• _Task requirements_
Exactly the lines below from the one with "design_area_sq_um = 14200" up to and including the one with "AO/OA | 8 | 1.98 |" make up the answer, with nothing else added.

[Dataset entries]
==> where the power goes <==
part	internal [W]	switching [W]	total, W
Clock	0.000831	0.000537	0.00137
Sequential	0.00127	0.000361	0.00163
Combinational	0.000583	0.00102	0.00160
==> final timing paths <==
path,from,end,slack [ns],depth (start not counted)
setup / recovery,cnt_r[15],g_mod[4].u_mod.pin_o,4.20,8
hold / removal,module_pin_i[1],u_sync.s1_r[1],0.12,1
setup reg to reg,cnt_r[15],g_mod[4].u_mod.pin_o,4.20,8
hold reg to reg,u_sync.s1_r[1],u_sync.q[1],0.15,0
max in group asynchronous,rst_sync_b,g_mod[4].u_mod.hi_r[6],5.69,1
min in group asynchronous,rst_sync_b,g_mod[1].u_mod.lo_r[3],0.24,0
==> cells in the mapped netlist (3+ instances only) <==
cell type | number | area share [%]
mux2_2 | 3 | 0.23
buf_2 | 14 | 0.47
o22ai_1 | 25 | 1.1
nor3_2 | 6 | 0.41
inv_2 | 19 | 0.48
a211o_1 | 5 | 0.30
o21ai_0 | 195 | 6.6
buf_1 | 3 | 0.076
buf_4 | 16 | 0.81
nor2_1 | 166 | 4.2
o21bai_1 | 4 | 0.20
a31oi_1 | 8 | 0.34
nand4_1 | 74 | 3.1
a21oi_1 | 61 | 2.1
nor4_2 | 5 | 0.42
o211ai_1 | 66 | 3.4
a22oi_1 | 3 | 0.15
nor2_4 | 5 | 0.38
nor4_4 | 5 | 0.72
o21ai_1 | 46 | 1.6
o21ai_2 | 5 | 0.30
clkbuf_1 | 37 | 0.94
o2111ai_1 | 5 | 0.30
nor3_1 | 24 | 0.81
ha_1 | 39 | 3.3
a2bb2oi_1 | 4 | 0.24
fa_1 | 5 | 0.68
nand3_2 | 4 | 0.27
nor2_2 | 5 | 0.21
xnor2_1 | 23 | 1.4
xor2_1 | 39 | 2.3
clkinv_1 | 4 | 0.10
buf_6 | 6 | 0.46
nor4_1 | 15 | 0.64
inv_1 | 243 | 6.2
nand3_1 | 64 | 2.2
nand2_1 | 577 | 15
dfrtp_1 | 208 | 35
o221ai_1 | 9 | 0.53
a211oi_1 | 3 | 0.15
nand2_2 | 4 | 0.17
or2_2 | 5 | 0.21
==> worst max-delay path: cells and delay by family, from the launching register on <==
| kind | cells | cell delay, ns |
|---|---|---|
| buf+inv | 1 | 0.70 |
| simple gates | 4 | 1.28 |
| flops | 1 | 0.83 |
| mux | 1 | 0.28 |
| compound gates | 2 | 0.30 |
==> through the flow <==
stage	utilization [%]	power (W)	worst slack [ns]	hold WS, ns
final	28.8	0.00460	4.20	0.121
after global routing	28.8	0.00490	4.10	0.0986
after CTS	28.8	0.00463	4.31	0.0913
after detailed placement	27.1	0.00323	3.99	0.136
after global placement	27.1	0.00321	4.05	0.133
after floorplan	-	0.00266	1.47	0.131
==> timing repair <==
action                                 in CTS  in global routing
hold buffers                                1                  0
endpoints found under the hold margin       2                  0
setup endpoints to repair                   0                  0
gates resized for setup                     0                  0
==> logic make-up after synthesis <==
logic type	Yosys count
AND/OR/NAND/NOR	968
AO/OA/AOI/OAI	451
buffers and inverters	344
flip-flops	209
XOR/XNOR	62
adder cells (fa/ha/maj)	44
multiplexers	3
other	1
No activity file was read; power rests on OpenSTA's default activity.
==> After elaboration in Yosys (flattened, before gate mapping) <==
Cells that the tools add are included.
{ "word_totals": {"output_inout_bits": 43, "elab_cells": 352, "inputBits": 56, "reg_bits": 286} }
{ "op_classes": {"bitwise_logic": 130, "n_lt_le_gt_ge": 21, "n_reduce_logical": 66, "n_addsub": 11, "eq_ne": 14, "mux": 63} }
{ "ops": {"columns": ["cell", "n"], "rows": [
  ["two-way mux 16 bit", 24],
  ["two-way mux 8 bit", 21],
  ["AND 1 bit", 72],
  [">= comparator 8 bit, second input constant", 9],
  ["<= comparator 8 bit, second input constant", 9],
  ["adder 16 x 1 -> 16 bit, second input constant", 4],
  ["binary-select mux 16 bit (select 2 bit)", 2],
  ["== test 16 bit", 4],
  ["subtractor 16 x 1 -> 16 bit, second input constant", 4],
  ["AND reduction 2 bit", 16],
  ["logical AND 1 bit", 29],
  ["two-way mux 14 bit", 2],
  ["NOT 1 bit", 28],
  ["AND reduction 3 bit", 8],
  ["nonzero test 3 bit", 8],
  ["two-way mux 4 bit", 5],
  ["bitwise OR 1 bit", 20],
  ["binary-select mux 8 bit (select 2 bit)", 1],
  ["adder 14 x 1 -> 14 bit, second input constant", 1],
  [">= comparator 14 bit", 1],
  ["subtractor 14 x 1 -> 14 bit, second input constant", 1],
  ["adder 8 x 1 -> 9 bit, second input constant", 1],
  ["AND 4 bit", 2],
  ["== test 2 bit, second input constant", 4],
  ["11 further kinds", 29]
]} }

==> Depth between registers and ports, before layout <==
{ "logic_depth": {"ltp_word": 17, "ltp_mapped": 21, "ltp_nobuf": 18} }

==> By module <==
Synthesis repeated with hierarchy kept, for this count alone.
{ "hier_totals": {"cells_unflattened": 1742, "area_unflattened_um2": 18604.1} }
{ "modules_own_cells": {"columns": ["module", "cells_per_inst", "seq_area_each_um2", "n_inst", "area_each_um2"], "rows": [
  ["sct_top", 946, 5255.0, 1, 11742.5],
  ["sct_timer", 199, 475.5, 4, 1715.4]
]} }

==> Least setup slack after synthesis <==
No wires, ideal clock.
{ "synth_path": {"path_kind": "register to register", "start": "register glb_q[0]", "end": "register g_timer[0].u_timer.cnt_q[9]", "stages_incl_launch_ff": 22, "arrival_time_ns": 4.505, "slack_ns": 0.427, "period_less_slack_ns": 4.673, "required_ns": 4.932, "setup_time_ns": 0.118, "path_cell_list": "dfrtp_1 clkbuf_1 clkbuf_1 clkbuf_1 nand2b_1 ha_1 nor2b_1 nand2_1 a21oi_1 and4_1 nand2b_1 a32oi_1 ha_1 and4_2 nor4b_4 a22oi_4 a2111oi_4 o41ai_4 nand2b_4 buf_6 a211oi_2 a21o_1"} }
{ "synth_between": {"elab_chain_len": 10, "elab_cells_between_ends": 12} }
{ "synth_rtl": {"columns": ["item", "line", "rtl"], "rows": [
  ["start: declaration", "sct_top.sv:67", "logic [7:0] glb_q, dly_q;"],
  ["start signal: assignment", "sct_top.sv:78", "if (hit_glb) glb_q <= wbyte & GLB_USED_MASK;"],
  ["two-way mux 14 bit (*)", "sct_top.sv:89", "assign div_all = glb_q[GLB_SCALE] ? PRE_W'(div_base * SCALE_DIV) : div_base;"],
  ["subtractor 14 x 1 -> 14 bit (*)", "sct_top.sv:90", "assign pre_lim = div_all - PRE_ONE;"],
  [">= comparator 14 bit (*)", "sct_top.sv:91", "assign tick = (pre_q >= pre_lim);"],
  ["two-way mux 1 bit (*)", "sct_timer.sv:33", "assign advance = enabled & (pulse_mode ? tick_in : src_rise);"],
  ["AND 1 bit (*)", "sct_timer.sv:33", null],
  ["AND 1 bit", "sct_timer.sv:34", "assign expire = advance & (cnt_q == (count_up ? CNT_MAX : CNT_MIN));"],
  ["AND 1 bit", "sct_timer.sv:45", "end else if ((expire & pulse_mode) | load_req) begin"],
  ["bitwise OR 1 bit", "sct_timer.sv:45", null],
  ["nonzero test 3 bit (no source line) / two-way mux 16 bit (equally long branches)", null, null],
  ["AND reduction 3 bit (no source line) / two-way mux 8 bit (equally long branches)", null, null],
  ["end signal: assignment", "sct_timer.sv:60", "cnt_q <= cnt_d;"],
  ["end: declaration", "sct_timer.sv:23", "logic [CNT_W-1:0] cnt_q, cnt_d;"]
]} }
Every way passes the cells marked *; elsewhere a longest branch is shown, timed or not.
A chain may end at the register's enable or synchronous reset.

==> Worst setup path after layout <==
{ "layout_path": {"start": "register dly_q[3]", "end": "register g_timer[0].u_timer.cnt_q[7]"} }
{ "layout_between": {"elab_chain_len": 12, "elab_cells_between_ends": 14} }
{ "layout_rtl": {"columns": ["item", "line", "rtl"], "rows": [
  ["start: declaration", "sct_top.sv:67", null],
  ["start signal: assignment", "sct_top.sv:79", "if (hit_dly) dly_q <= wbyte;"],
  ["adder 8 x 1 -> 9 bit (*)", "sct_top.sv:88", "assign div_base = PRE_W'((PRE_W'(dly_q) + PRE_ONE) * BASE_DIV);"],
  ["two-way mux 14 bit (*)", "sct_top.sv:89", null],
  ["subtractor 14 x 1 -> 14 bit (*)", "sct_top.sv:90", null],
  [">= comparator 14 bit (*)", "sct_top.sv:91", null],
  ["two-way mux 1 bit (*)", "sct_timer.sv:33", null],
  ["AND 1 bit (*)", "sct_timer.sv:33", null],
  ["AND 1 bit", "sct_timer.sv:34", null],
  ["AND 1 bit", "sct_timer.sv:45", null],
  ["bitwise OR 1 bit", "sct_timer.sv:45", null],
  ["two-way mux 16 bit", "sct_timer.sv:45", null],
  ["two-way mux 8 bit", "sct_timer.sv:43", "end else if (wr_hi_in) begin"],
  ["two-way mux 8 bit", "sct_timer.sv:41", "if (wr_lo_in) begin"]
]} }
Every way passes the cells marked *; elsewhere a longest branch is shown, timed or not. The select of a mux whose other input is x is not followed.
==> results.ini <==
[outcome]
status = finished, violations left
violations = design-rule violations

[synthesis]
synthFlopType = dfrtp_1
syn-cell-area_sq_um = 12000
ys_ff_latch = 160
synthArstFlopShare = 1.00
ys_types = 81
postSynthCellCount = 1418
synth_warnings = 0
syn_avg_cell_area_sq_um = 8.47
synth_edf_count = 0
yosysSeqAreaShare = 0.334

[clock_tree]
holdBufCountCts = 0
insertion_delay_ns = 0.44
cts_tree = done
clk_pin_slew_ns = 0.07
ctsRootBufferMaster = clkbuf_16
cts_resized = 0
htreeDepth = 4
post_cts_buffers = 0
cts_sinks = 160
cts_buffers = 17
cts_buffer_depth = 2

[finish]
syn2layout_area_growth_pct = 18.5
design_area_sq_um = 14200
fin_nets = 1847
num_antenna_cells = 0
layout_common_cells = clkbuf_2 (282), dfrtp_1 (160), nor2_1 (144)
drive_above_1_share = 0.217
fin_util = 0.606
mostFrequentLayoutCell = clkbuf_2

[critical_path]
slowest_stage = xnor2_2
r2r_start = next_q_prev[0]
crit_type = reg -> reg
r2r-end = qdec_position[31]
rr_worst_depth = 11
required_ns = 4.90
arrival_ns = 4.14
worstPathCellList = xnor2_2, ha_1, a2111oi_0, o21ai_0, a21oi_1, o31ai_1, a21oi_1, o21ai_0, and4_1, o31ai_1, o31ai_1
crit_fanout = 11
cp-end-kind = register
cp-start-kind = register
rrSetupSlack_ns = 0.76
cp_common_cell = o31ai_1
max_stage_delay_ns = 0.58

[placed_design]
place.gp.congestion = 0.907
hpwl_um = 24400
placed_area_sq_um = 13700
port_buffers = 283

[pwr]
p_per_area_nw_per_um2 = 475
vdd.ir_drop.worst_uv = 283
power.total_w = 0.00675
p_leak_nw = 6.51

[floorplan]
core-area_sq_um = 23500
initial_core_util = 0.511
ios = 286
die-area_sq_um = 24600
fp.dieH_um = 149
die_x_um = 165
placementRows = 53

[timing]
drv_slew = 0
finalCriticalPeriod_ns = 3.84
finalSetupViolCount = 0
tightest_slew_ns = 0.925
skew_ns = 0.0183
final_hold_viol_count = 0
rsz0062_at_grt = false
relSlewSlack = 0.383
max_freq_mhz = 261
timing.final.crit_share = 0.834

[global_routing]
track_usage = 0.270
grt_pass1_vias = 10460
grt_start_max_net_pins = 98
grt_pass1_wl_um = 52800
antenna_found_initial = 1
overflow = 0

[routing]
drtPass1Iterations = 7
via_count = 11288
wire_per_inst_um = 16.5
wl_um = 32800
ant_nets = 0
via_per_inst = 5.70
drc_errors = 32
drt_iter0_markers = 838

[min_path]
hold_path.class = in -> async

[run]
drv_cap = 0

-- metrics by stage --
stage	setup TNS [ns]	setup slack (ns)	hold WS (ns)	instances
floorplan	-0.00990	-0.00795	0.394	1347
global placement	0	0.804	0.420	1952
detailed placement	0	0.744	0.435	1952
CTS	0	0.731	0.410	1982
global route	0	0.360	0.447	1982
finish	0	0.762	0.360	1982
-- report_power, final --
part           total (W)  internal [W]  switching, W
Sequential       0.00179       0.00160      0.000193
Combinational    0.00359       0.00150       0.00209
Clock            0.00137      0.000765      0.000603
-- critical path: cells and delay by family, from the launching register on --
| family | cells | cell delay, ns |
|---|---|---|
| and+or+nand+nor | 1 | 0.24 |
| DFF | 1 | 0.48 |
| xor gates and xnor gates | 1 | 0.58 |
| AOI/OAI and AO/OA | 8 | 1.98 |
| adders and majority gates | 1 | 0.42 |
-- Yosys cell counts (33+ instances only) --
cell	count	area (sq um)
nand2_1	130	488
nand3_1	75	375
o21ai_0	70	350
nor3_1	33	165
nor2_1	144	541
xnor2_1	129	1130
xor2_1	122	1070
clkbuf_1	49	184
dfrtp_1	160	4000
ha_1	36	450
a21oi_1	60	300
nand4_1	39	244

• _Answer box_
design_area_sq_um = 14200
fin_nets = 1847
num_antenna_cells = 0
layout_common_cells = clkbuf_2 (282), dfrtp_1 (160), nor2_1 (144)
drive_above_1_share = 0.217
fin_util = 0.606
mostFrequentLayoutCell = clkbuf_2

[critical_path]
slowest_stage = xnor2_2
r2r_start = next_q_prev[0]
crit_type = reg -> reg
r2r-end = qdec_position[31]
rr_worst_depth = 11
required_ns = 4.90
arrival_ns = 4.14
worstPathCellList = xnor2_2, ha_1, a2111oi_0, o21ai_0, a21oi_1, o31ai_1, a21oi_1, o21ai_0, and4_1, o31ai_1, o31ai_1
crit_fanout = 11
cp-end-kind = register
cp-start-kind = register
rrSetupSlack_ns = 0.76
cp_common_cell = o31ai_1
max_stage_delay_ns = 0.58

[placed_design]
place.gp.congestion = 0.907
hpwl_um = 24400
placed_area_sq_um = 13700
port_buffers = 283

[pwr]
p_per_area_nw_per_um2 = 475
vdd.ir_drop.worst_uv = 283
power.total_w = 0.00675
p_leak_nw = 6.51

[floorplan]
core-area_sq_um = 23500
initial_core_util = 0.511
ios = 286
die-area_sq_um = 24600
fp.dieH_um = 149
die_x_um = 165
placementRows = 53

[timing]
drv_slew = 0
finalCriticalPeriod_ns = 3.84
finalSetupViolCount = 0
tightest_slew_ns = 0.925
skew_ns = 0.0183
final_hold_viol_count = 0
rsz0062_at_grt = false
relSlewSlack = 0.383
max_freq_mhz = 261
timing.final.crit_share = 0.834

[global_routing]
track_usage = 0.270
grt_pass1_vias = 10460
grt_start_max_net_pins = 98
grt_pass1_wl_um = 52800
antenna_found_initial = 1
overflow = 0

[routing]
drtPass1Iterations = 7
via_count = 11288
wire_per_inst_um = 16.5
wl_um = 32800
ant_nets = 0
via_per_inst = 5.70
drc_errors = 32
drt_iter0_markers = 838

[min_path]
hold_path.class = in -> async

[run]
drv_cap = 0

-- metrics by stage --
stage	setup TNS [ns]	setup slack (ns)	hold WS (ns)	instances
floorplan	-0.00990	-0.00795	0.394	1347
global placement	0	0.804	0.420	1952
detailed placement	0	0.744	0.435	1952
CTS	0	0.731	0.410	1982
global route	0	0.360	0.447	1982
finish	0	0.762	0.360	1982
-- report_power, final --
part           total (W)  internal [W]  switching, W
Sequential       0.00179       0.00160      0.000193
Combinational    0.00359       0.00150       0.00209
Clock            0.00137      0.000765      0.000603
-- critical path: cells and delay by family, from the launching register on --
| family | cells | cell delay, ns |
|---|---|---|
| and+or+nand+nor | 1 | 0.24 |
| DFF | 1 | 0.48 |
| xor gates and xnor gates | 1 | 0.58 |
| AOI/OAI and AO/OA | 8 | 1.98 |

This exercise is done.